*** Provided material Section Begins ***

[config.mk]
export PLATFORM = sky130hd
export DESIGN_NAME = tim_ctrl
export DESIGN_NICKNAME = d
export VERILOG_FILES = /design/src/rtl/tim_ctrl_pkg.sv /design/src/rtl/tim_ctrl_shadow.sv /design/src/rtl/tim_ctrl.sv
export SDC_FILE = /design/constraint.sdc
export NUM_CORES = 1
export LEC_CHECK = 0
export BUFFER_PORTS_ARGS = -buffer_cell sky130_fd_sc_hd__buf_2
export CORE_UTILIZATION = 50
export CTS_CLUSTER_DIAMETER = 120
export CTS_CLUSTER_SIZE = 12
export DETAILED_ROUTE_END_ITERATION = 6
export GPL_TIMING_DRIVEN = 0
export PLACE_DENSITY = 0.77
export SYNTH_ARGS = -nofsm -noshare
export SYNTH_HDL_FRONTEND = slang
export SYNTH_HIERARCHICAL = 1
export SYNTH_SLANG_ARGS = --single-unit
[constraint.sdc]
create_clock -name clk -period 1.5 [get_ports clk]
set_input_delay 0 -clock clk [delete_from_list [all_inputs] [get_ports clk]]
set_output_delay 0 -clock clk [all_outputs]
set_load 0.05 [all_outputs]
[src/rtl/tim_ctrl_pkg.sv]
// Shared constants for the TIM configuration controller: register offsets,
// CR bit positions and the preload-transfer state encoding.
package tim_ctrl_pkg;

  localparam int CR   = 0;
  localparam int PSC  = 1;
  localparam int ARR  = 2;
  localparam int CCR1 = 3;
  localparam int CCR2 = 4;
  localparam int SR   = 5;
  localparam int DIER = 6;
  localparam int CNT  = 7;

  localparam int CEN  = 0;
  localparam int DIR  = 1;
  localparam int ARPE = 2;
  localparam int UG   = 3;
  localparam int OPM  = 4;

  localparam int N_SHADOW = 4;
  localparam int N_REGS   = 8;

  typedef enum logic [1:0] {
    IDLE,
    ARMED,
    XFER
  } state_t;

endpackage

[src/rtl/tim_ctrl_shadow.sv]
// One preload/active register pair. With ARPE clear a write goes straight
// through to the active copy; otherwise the active copy loads on xfer.
module tim_ctrl_shadow #(
  parameter int           W       = 16,
  parameter logic [W-1:0] RST_VAL = '0
) (
  input  logic         clk,
  input  logic         reset,
  input  logic         wr_en,
  input  logic [W-1:0] wdata,
  input  logic         arpe,
  input  logic         xfer,
  output logic [W-1:0] preload,
  output logic [W-1:0] active
);

  logic [W-1:0] preload_reg;
  logic [W-1:0] active_reg;

  always_ff @(posedge clk) begin
    if (reset) begin
      preload_reg <= RST_VAL;
      active_reg  <= RST_VAL;
    end else begin
      if (wr_en) begin
        preload_reg <= wdata;
      end
      // A direct write beats the transfer copy for this one register.
      if (wr_en && !arpe) begin
        active_reg <= wdata;
      end else if (xfer) begin
        active_reg <= preload_reg;
      end
    end
  end

  assign preload = preload_reg;
  assign active  = active_reg;

endmodule

[src/rtl/tim_ctrl.sv]
// TIM configuration/sequencing controller: bus register file, preload
// transfer FSM and update interrupt. Macro TIMCTRL_ONE_PULSE_EN adds CR.OPM.
module tim_ctrl
  import tim_ctrl_pkg::*;
#(
  parameter int               ADDR_W  = 4,
  parameter int               CNT_W   = 16,
  parameter logic [CNT_W-1:0] RST_ARR = 16'hFFFF
) (
  input  logic              clk,
  input  logic              reset,
  input  logic              bus_wr_en,
  input  logic              bus_rd_en,
  input  logic [ADDR_W-1:0] bus_addr,
  input  logic [31:0]       bus_wdata,
  output logic [31:0]       bus_rdata,
  output logic              bus_ready,
  input  logic [CNT_W-1:0]  tim_cnt,
  input  logic              tim_update,
  output logic              tim_en,
  output logic              tim_countdown,
  output logic [CNT_W-1:0]  tim_psc,
  output logic [CNT_W-1:0]  tim_arr,
  output logic [CNT_W-1:0]  tim_ccr1,
  output logic [CNT_W-1:0]  tim_ccr2,
  output logic              irq
);

  logic [N_REGS-1:0] sel;
  logic [N_REGS-1:0] wr_sel;
  logic              rd_do;
  logic              ug;
  logic              preload_wr;
  logic              xfer;

  logic              cen_reg;
  logic              dir_reg;
  logic              arpe_reg;
  logic              opm_bit;
  logic              uif_reg;
  logic              uie_reg;
  logic              bus_ready_reg;
  logic [31:0]       bus_rdata_reg;
  logic [31:0]       rd_word;

  state_t            state_reg;
  state_t            state_next;

  logic [CNT_W-1:0]  pre [N_SHADOW];
  logic [CNT_W-1:0]  act [N_SHADOW];

  genvar gi;

  generate
    for (gi = 0; gi < N_REGS; gi++) begin : g_dec
      assign sel[gi] = (bus_addr == ADDR_W'(gi));
    end
  endgenerate

  assign wr_sel     = bus_wr_en ? sel : '0;
  assign rd_do      = bus_rd_en & ~bus_wr_en;
  assign ug         = wr_sel[CR] & bus_wdata[UG];
  assign preload_wr = |wr_sel[CCR2:PSC];
  assign xfer       = (state_reg == XFER);

  generate
    for (gi = 0; gi < N_SHADOW; gi++) begin : g_shadow
      tim_ctrl_shadow #(
        .W       (CNT_W),
        .RST_VAL ((gi == ARR - PSC) ? RST_ARR : '0)
      ) u_shadow (
        .clk     (clk),
        .reset   (reset),
        .wr_en   (wr_sel[PSC + gi]),
        .wdata   (bus_wdata[CNT_W-1:0]),
        .arpe    (arpe_reg),
        .xfer    (xfer),
        .preload (pre[gi]),
        .active  (act[gi])
      );
    end
  endgenerate

  assign tim_psc  = act[0];
  assign tim_arr  = act[1];
  assign tim_ccr1 = act[2];
  assign tim_ccr2 = act[3];

`ifdef TIMCTRL_ONE_PULSE_EN
  logic opm_reg;

  always_ff @(posedge clk) begin
    if (reset) begin
      opm_reg <= 1'b0;
    end else if (wr_sel[CR]) begin
      opm_reg <= bus_wdata[OPM];
    end
  end

  assign opm_bit = opm_reg;
`else
  assign opm_bit = 1'b0;
`endif

  // A CR write takes precedence over the one-pulse auto-stop.
  always_ff @(posedge clk) begin
    if (reset) begin
      cen_reg  <= 1'b0;
      dir_reg  <= 1'b0;
      arpe_reg <= 1'b0;
    end else if (wr_sel[CR]) begin
      cen_reg  <= bus_wdata[CEN];
      dir_reg  <= bus_wdata[DIR];
      arpe_reg <= bus_wdata[ARPE];
    end else if (opm_bit && tim_update) begin
      cen_reg  <= 1'b0;
    end
  end

  // Setting UIF wins over a coincident write-1-to-clear.
  always_ff @(posedge clk) begin
    if (reset) begin
      uif_reg <= 1'b0;
      uie_reg <= 1'b0;
    end else begin
      if (tim_update || ug) begin
        uif_reg <= 1'b1;
      end else if (wr_sel[SR] && bus_wdata[0]) begin
        uif_reg <= 1'b0;
      end
      if (wr_sel[DIER]) begin
        uie_reg <= bus_wdata[0];
      end
    end
  end

  always_comb begin
    rd_word = '0;
    if (sel[CR]) begin
      rd_word[OPM:CEN] = {opm_bit, 1'b0, arpe_reg, dir_reg, cen_reg};
    end
    if (sel[SR]) begin
      rd_word[0] = uif_reg;
    end
    if (sel[DIER]) begin
      rd_word[0] = uie_reg;
    end
    if (sel[CNT]) begin
      rd_word[CNT_W-1:0] = tim_cnt;
    end
    for (int i = 0; i < N_SHADOW; i++) begin
      if (sel[PSC + i]) begin
        rd_word[CNT_W-1:0] = pre[i];
      end
    end
  end

  always_ff @(posedge clk) begin
    if (reset) begin
      bus_ready_reg <= 1'b0;
      bus_rdata_reg <= '0;
    end else begin
      bus_ready_reg <= bus_wr_en | bus_rd_en;
      if (rd_do) begin
        bus_rdata_reg <= rd_word;
      end
    end
  end

  always_ff @(posedge clk) begin
    if (reset) begin
      state_reg <= IDLE;
    end else begin
      state_reg <= state_next;
    end
  end

  always_comb begin
    state_next = state_reg;
    case (state_reg)
      IDLE: begin
        if (ug) begin
          state_next = XFER;
        end else if (preload_wr && arpe_reg) begin
          state_next = ARMED;
        end
      end
      ARMED: begin
        if (tim_update || ug) begin
          state_next = XFER;
        end
      end
      XFER: begin
        if (ug) begin
          state_next = XFER;
        end else if (preload_wr) begin
          state_next = ARMED;
        end else begin
          state_next = IDLE;
        end
      end
      default: state_next = IDLE;
    endcase
  end

  logic unused_wdata;
  assign unused_wdata = ^bus_wdata[31:CNT_W];

  assign bus_ready     = bus_ready_reg;
  assign bus_rdata     = bus_rdata_reg;
  assign tim_en        = cen_reg;
  assign tim_countdown = dir_reg;
  assign irq           = uif_reg & uie_reg;

endmodule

*** Provided material Section Ends ***

• Task to carry out:
Up to and including the line with "loads on xfer.", reproduce the material above exactly as it appears, starting from its first line.

• Your solution:
[config.mk]
export PLATFORM = sky130hd
export DESIGN_NAME = tim_ctrl
export DESIGN_NICKNAME = d
export VERILOG_FILES = /design/src/rtl/tim_ctrl_pkg.sv /design/src/rtl/tim_ctrl_shadow.sv /design/src/rtl/tim_ctrl.sv
export SDC_FILE = /design/constraint.sdc
export NUM_CORES = 1
export LEC_CHECK = 0
export BUFFER_PORTS_ARGS = -buffer_cell sky130_fd_sc_hd__buf_2
export CORE_UTILIZATION = 50
export CTS_CLUSTER_DIAMETER = 120
export CTS_CLUSTER_SIZE = 12
export DETAILED_ROUTE_END_ITERATION = 6
export GPL_TIMING_DRIVEN = 0
export PLACE_DENSITY = 0.77
export SYNTH_ARGS = -nofsm -noshare
export SYNTH_HDL_FRONTEND = slang
export SYNTH_HIERARCHICAL = 1
export SYNTH_SLANG_ARGS = --single-unit
[constraint.sdc]
create_clock -name clk -period 1.5 [get_ports clk]
set_input_delay 0 -clock clk [delete_from_list [all_inputs] [get_ports clk]]
set_output_delay 0 -clock clk [all_outputs]
set_load 0.05 [all_outputs]
[src/rtl/tim_ctrl_pkg.sv]
// Shared constants for the TIM configuration controller: register offsets,
// CR bit positions and the preload-transfer state encoding.
package tim_ctrl_pkg;

  localparam int CR   = 0;
  localparam int PSC  = 1;
  localparam int ARR  = 2;
  localparam int CCR1 = 3;
  localparam int CCR2 = 4;
  localparam int SR   = 5;
  localparam int DIER = 6;
  localparam int CNT  = 7;

  localparam int CEN  = 0;
  localparam int DIR  = 1;
  localparam int ARPE = 2;
  localparam int UG   = 3;
  localparam int OPM  = 4;

  localparam int N_SHADOW = 4;
  localparam int N_REGS   = 8;

  typedef enum logic [1:0] {
    IDLE,
    ARMED,
    XFER
  } state_t;

endpackage

[src/rtl/tim_ctrl_shadow.sv]
// One preload/active register pair. With ARPE clear a write goes straight
// through to the active copy; otherwise the active copy loads on xfer.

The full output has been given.